StringBuilder sb = new StringBuilder();
// Use the ParseCombiningCharacters method to
// get the index of each real character in the string.
Int32[] textElemIndex = StringInfo.ParseCombiningCharacters(s);
// Iterate through each real character showing the character and the index where it was found.
for (Int32 i = 0; i < textElemIndex.Length; i++) {
sb.AppendFormat(
"Character {0} starts at index {1}{2}",
i, textElemIndex[i], Environment.NewLine);
}
// Show the results.
Console.WriteLine("Result of ParseCombiningCharacters:");
Console.WriteLine(sb);
}
}
// This code produces the following output:
//
// Result of GetTextElementEnumerator:
// Character at index 0 is 'ā̈'
// Character at index 3 is 'b'
// Character at index 4 is 'ç'
//
// Result of ParseCombiningCharacters:
// Character 0 starts at index 0
// Character 1 starts at index 3
// Character 2 starts at index 4
Imports System.Text
Imports System.Globalization
Public Module Example
Public Sub Main()
' The string below contains combining characters.
Dim s As String = "a" + ChrW(&h0304) + ChrW(&h0308) + "bc" + ChrW(&h0327)
' Show each 'character' in the string.
EnumTextElements(s)
' Show the index in the string where each 'character' starts.
EnumTextElementIndexes(s)
End Sub
' Show how to enumerate each real character (honoring surrogates) in a string.
Sub EnumTextElements(s As String)
' This StringBuilder holds the output results.
Dim sb As New StringBuilder()
' Use the enumerator returned from GetTextElementEnumerator
' method to examine each real character.
Dim charEnum As TextElementEnumerator = StringInfo.GetTextElementEnumerator(s)
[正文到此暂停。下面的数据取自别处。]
[src/rtl/uart_rx_pkg.sv]
package uart_rx_pkg;

  // ----------------------------------------
  // Oversampling
  // ----------------------------------------

  localparam int unsigned OVS_RATE   = 16; // Ticks per bit
  localparam int unsigned OVS_CNT_W  = 4;  // Bit timer width
  localparam int unsigned BIT_CENTER = 8;  // Last majority sample, strobe point

  // Majority window
  localparam int unsigned MAJ_CLEAR  = 5;  // Sample counter cleared here
  localparam int unsigned MAJ_FIRST  = 6;  // First of three samples

  // ----------------------------------------
  // Frame decoder
  // ----------------------------------------

  // Index into the receive shift register
  localparam int unsigned BIT_IDX_W  = 3;

  // Frame FSM
  typedef enum logic [1:0] {
    RX_IDLE   = 2'b00, // Waiting for a start sample
    RX_DATA   = 2'b01,
    RX_PARITY = 2'b10,
    RX_STOP   = 2'b11
  } rx_state_e;

endpackage

[src/rtl/rx_sampler.sv]
`timescale 1ns/10ps

module rx_sampler #(
  parameter int unsigned CLKS_PER_TICK = 4,
  parameter int unsigned SYNC_STAGES   = 2
) (
  input  logic clk_i,
  input  logic rst_n_i,
  input  logic rxd_i,
  input  logic frame_active_i,
  output logic bit_center_o,
  output logic bit_value_o
);

  import uart_rx_pkg::*;

  // Divider width, one bit minimum
  localparam int unsigned DIV_W = (CLKS_PER_TICK > 1) ? $clog2(CLKS_PER_TICK) : 1;

  logic [SYNC_STAGES-1:0] sync_q;
  logic                   rxd_sync;

  logic [DIV_W-1:0]       div_q;
  logic                   tick;

  logic [OVS_CNT_W-1:0]   timer_q, timer_d;
  logic                   timer_hold;

  logic [1:0]             high_cnt_q, high_cnt_d;
  logic                   center_hit;
  logic                   majority;

  // ----------------------------------------
  // Input synchronizer
  // ----------------------------------------

  always_ff @(posedge clk_i) begin
    if (!rst_n_i) begin
      sync_q <= '1; // Line idles high
    end else begin
      sync_q <= {sync_q[SYNC_STAGES-2:0], rxd_i};
    end
  end

  assign rxd_sync = sync_q[SYNC_STAGES-1];

  // ----------------------------------------
  // Oversample tick
  // ----------------------------------------

  // Free running, so start phase jitters by up to one tick
  assign tick = (div_q == DIV_W'(CLKS_PER_TICK - 1));

  always_ff @(posedge clk_i) begin
    if (!rst_n_i) begin
      div_q <= '0;
    end else if (tick) begin
      div_q <= '0;
    end else begin
      div_q <= div_q + 1'b1;
    end
  end

  // ----------------------------------------
  // Bit timer and majority filter
  // ----------------------------------------

  // Parked at zero on an idle high line
  assign timer_hold = !frame_active_i && rxd_sync;

  always_comb begin
    timer_d    = timer_q;
    high_cnt_d = high_cnt_q;
    if (timer_hold) begin
      timer_d = '0;
    end else if (tick) begin
      if (timer_q == OVS_CNT_W'(OVS_RATE - 1)) begin
        timer_d = '0; // Wrap into the next bit
      end else begin
        timer_d = timer_q + 1'b1;
      end
      // Window 6..8, counted on the tick entering each count
      if (timer_d == OVS_CNT_W'(MAJ_CLEAR)) begin
        high_cnt_d = '0;
      end else if (timer_d >= OVS_CNT_W'(MAJ_FIRST) && timer_d <= OVS_CNT_W'(BIT_CENTER)) begin
        high_cnt_d = high_cnt_q + {1'b0, rxd_sync};
      end
    end
  end

  // Reaching the center only happens on a counting tick
  assign center_hit = !timer_hold && tick && (timer_d == OVS_CNT_W'(BIT_CENTER));
  assign majority   = high_cnt_d[1]; // Two or three high samples

  always_ff @(posedge clk_i) begin
    if (!rst_n_i) begin
      timer_q      <= '0;
      high_cnt_q   <= '0;
      bit_center_o <= 1'b0;
    end else begin
      timer_q      <= timer_d;
      high_cnt_q   <= high_cnt_d;
      bit_center_o <= center_hit; // One clock wide
    end
  end

  // Sampled value, qualified by the strobe
  always_ff @(posedge clk_i) begin
    if (center_hit) begin
      bit_value_o <= majority;
    end
  end

endmodule

[src/rtl/rx_frame_decoder.sv]
`timescale 1ns/10ps

module rx_frame_decoder (
  input  logic                          clk_i,
  input  logic                          rst_n_i,
  input  logic                          bit_center_i,
  input  logic                          bit_value_i,
  input  uart_cfg_pkg::word_len_e       word_len_i,
  input  uart_cfg_pkg::parity_e         parity_i,
  output logic                          frame_active_o,
  output logic                          char_valid_o,
  output logic [uart_cfg_pkg::CHAR_W-1:0] char_data_o,
  output logic                          char_parity_err_o,
  output logic                          char_frame_err_o,
  output logic                          char_break_o
);

  import uart_cfg_pkg::*;
  import uart_rx_pkg::*;

  rx_state_e              state_q, state_d;
  logic [BIT_IDX_W-1:0]   bit_idx_q, bit_idx_d;
  logic [BIT_IDX_W-1:0]   last_idx;

  logic [CHAR_W-1:0]      shift_q;   // Receive shift register
  logic                   ones_q;    // Any 1 seen in data or parity
  logic                   par_err_q;
  logic                   par_err_d;
  logic                   data_par;

  // ----------------------------------------
  // Word length decode
  // ----------------------------------------

  always_comb begin
    case (word_len_i)
      WLEN_5:  last_idx = BIT_IDX_W'(4);
      WLEN_6:  last_idx = BIT_IDX_W'(5);
      WLEN_7:  last_idx = BIT_IDX_W'(6);
      default: last_idx = BIT_IDX_W'(7);
    endcase
  end

  // ----------------------------------------
  // Frame FSM
  // ----------------------------------------

  always_comb begin
    state_d   = state_q;
    bit_idx_d = bit_idx_q;
    case (state_q)
      RX_IDLE: begin
        // High sample is a false start, stay here
        if (bit_center_i && !bit_value_i) begin
          state_d   = RX_DATA;
          bit_idx_d = '0;
        end
      end
      RX_DATA: begin
        if (bit_center_i) begin
          bit_idx_d = bit_idx_q + 1'b1;
          if (bit_idx_q == last_idx) begin
            state_d = (parity_i == PAR_NONE) ? RX_STOP : RX_PARITY;
          end
        end
      end
      RX_PARITY: begin
        if (bit_center_i) begin
          state_d = RX_STOP;
        end
      end
      RX_STOP: begin
        if (bit_center_i) begin
          state_d = RX_IDLE; // Low line here keeps the timer running
        end
      end
      default: state_d = RX_IDLE;
    endcase
  end

  always_ff @(posedge clk_i) begin
    if (!rst_n_i) begin
      state_q   <= RX_IDLE;
      bit_idx_q <= '0;
    end else begin
      state_q   <= state_d;
      bit_idx_q <= bit_idx_d;
    end
  end

  // ----------------------------------------
  // Parity check
  // ----------------------------------------

  assign data_par = ^shift_q; // Unused upper bits are zero

  always_comb begin
    case (parity_i)
      PAR_ODD:   par_err_d = ~(data_par ^ bit_value_i); // Even count of ones
      PAR_EVEN:  par_err_d = data_par ^ bit_value_i;
      PAR_MARK:  par_err_d = ~bit_value_i;
      PAR_SPACE: par_err_d = bit_value_i;
      default:   par_err_d = 1'b0;
    endcase
  end

  // Character payload
  always_ff @(posedge clk_i) begin
    if (bit_center_i) begin
      case (state_q)
        RX_IDLE: begin
          shift_q   <= '0;
          ones_q    <= 1'b0;
          par_err_q <= 1'b0; // Stays clear with PAR_NONE
        end
        RX_DATA: begin
          shift_q[bit_idx_q] <= bit_value_i; // LSB first
          ones_q             <= ones_q | bit_value_i;
        end
        RX_PARITY: begin
          par_err_q <= par_err_d;
          ones_q    <= ones_q | bit_value_i;
        end
        default: begin
          ones_q <= ones_q;
        end
      endcase
    end
  end

  // ----------------------------------------
  // Outputs
  // ----------------------------------------

  assign frame_active_o    = (state_q != RX_IDLE);
  assign char_valid_o      = bit_center_i && (state_q == RX_STOP); // Stop-bit center
  assign char_data_o       = shift_q;
  assign char_parity_err_o = par_err_q;
  assign char_frame_err_o  = ~bit_value_i; // Stop sample low
  assign char_break_o      = ~(ones_q | bit_value_i); // Whole frame low

endmodule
Do While charEnum.MoveNext()
sb.AppendFormat("Character at index {0} is '{1}'{2}",
charEnum.ElementIndex,
charEnum.GetTextElement(),
Environment.NewLine)
Loop
' Show the results.
Console.WriteLine("Result of GetTextElementEnumerator:")
Console.WriteLine(sb)
End Sub
' Show how to discover the index of each real character (honoring surrogates) in a string.
Sub EnumTextElementIndexes(s As String)
' This StringBuilder holds the output results.
Dim sb As New StringBuilder()
' Use the ParseCombiningCharacters method to
' get the index of each real character in the string.
Dim textElemIndex() As Integer = StringInfo.ParseCombiningCharacters(s)
' Iterate through each real character showing the character and the index where it was found.
For i As Int32 = 0 To textElemIndex.Length - 1
sb.AppendFormat("Character {0} starts at index {1}{2}",
i, textElemIndex(i), Environment.NewLine)
Next
' Show the results.
Console.WriteLine("Result of ParseCombiningCharacters:")
Console.WriteLine(sb)
End Sub
End Module
' The example displays the following output:
'
' Result of GetTextElementEnumerator:
' Character at index 0 is 'ā̈'
' Character at index 3 is 'b'
' Character at index 4 is 'ç'
'
' Result of ParseCombiningCharacters:
' Character 0 starts at index 0
' Character 1 starts at index 3
' Character 2 starts at index 4
注解
Unicode 标准将代理项对定义为由两个代码单元组成的单个抽象字符的编码字符表示形式,其中第一个代理项是高代理项,第二个是低代理项。 高代理项是 U+D800 到 U+DBFF 范围内的 Unicode 码位,低代理项是 U+DC00 到 U+DFFF 范围内的 Unicode 码位。
控制字符是 Unicode 值为 U+007F 或 U+0000 到 U+001F 的范围或 U+0080 到 U+009F 的字符。
.NET 将文本元素定义为显示为单个字符(即图形体)的文本单元。 文本元素可以是基字符、代理项对或组合字符序列。 Unicode 标准将组合字符序列定义为基字符和一个或多个组合字符的组合。 代理项对可以表示基字符或组合字符。
如果组合字符序列无效,也会返回该序列中的每个组合字符。
生成的数组中的每个索引都是文本元素的开头,即基字符或高代理项的索引。
每个元素的长度很容易计算为连续索引之间的差异。 数组的长度始终小于或等于字符串的长度。 例如,鉴于字符串“\u4f00\u302a\ud800\udc00\u4f01”,此方法返回索引 0、2 和 4。
等效成员
从 .NET Framework 版本 2.0 开始, SubstringByTextElements 方法和 LengthInTextElements 属性提供该方法提供的 ParseCombiningCharacters 功能的易于使用实现。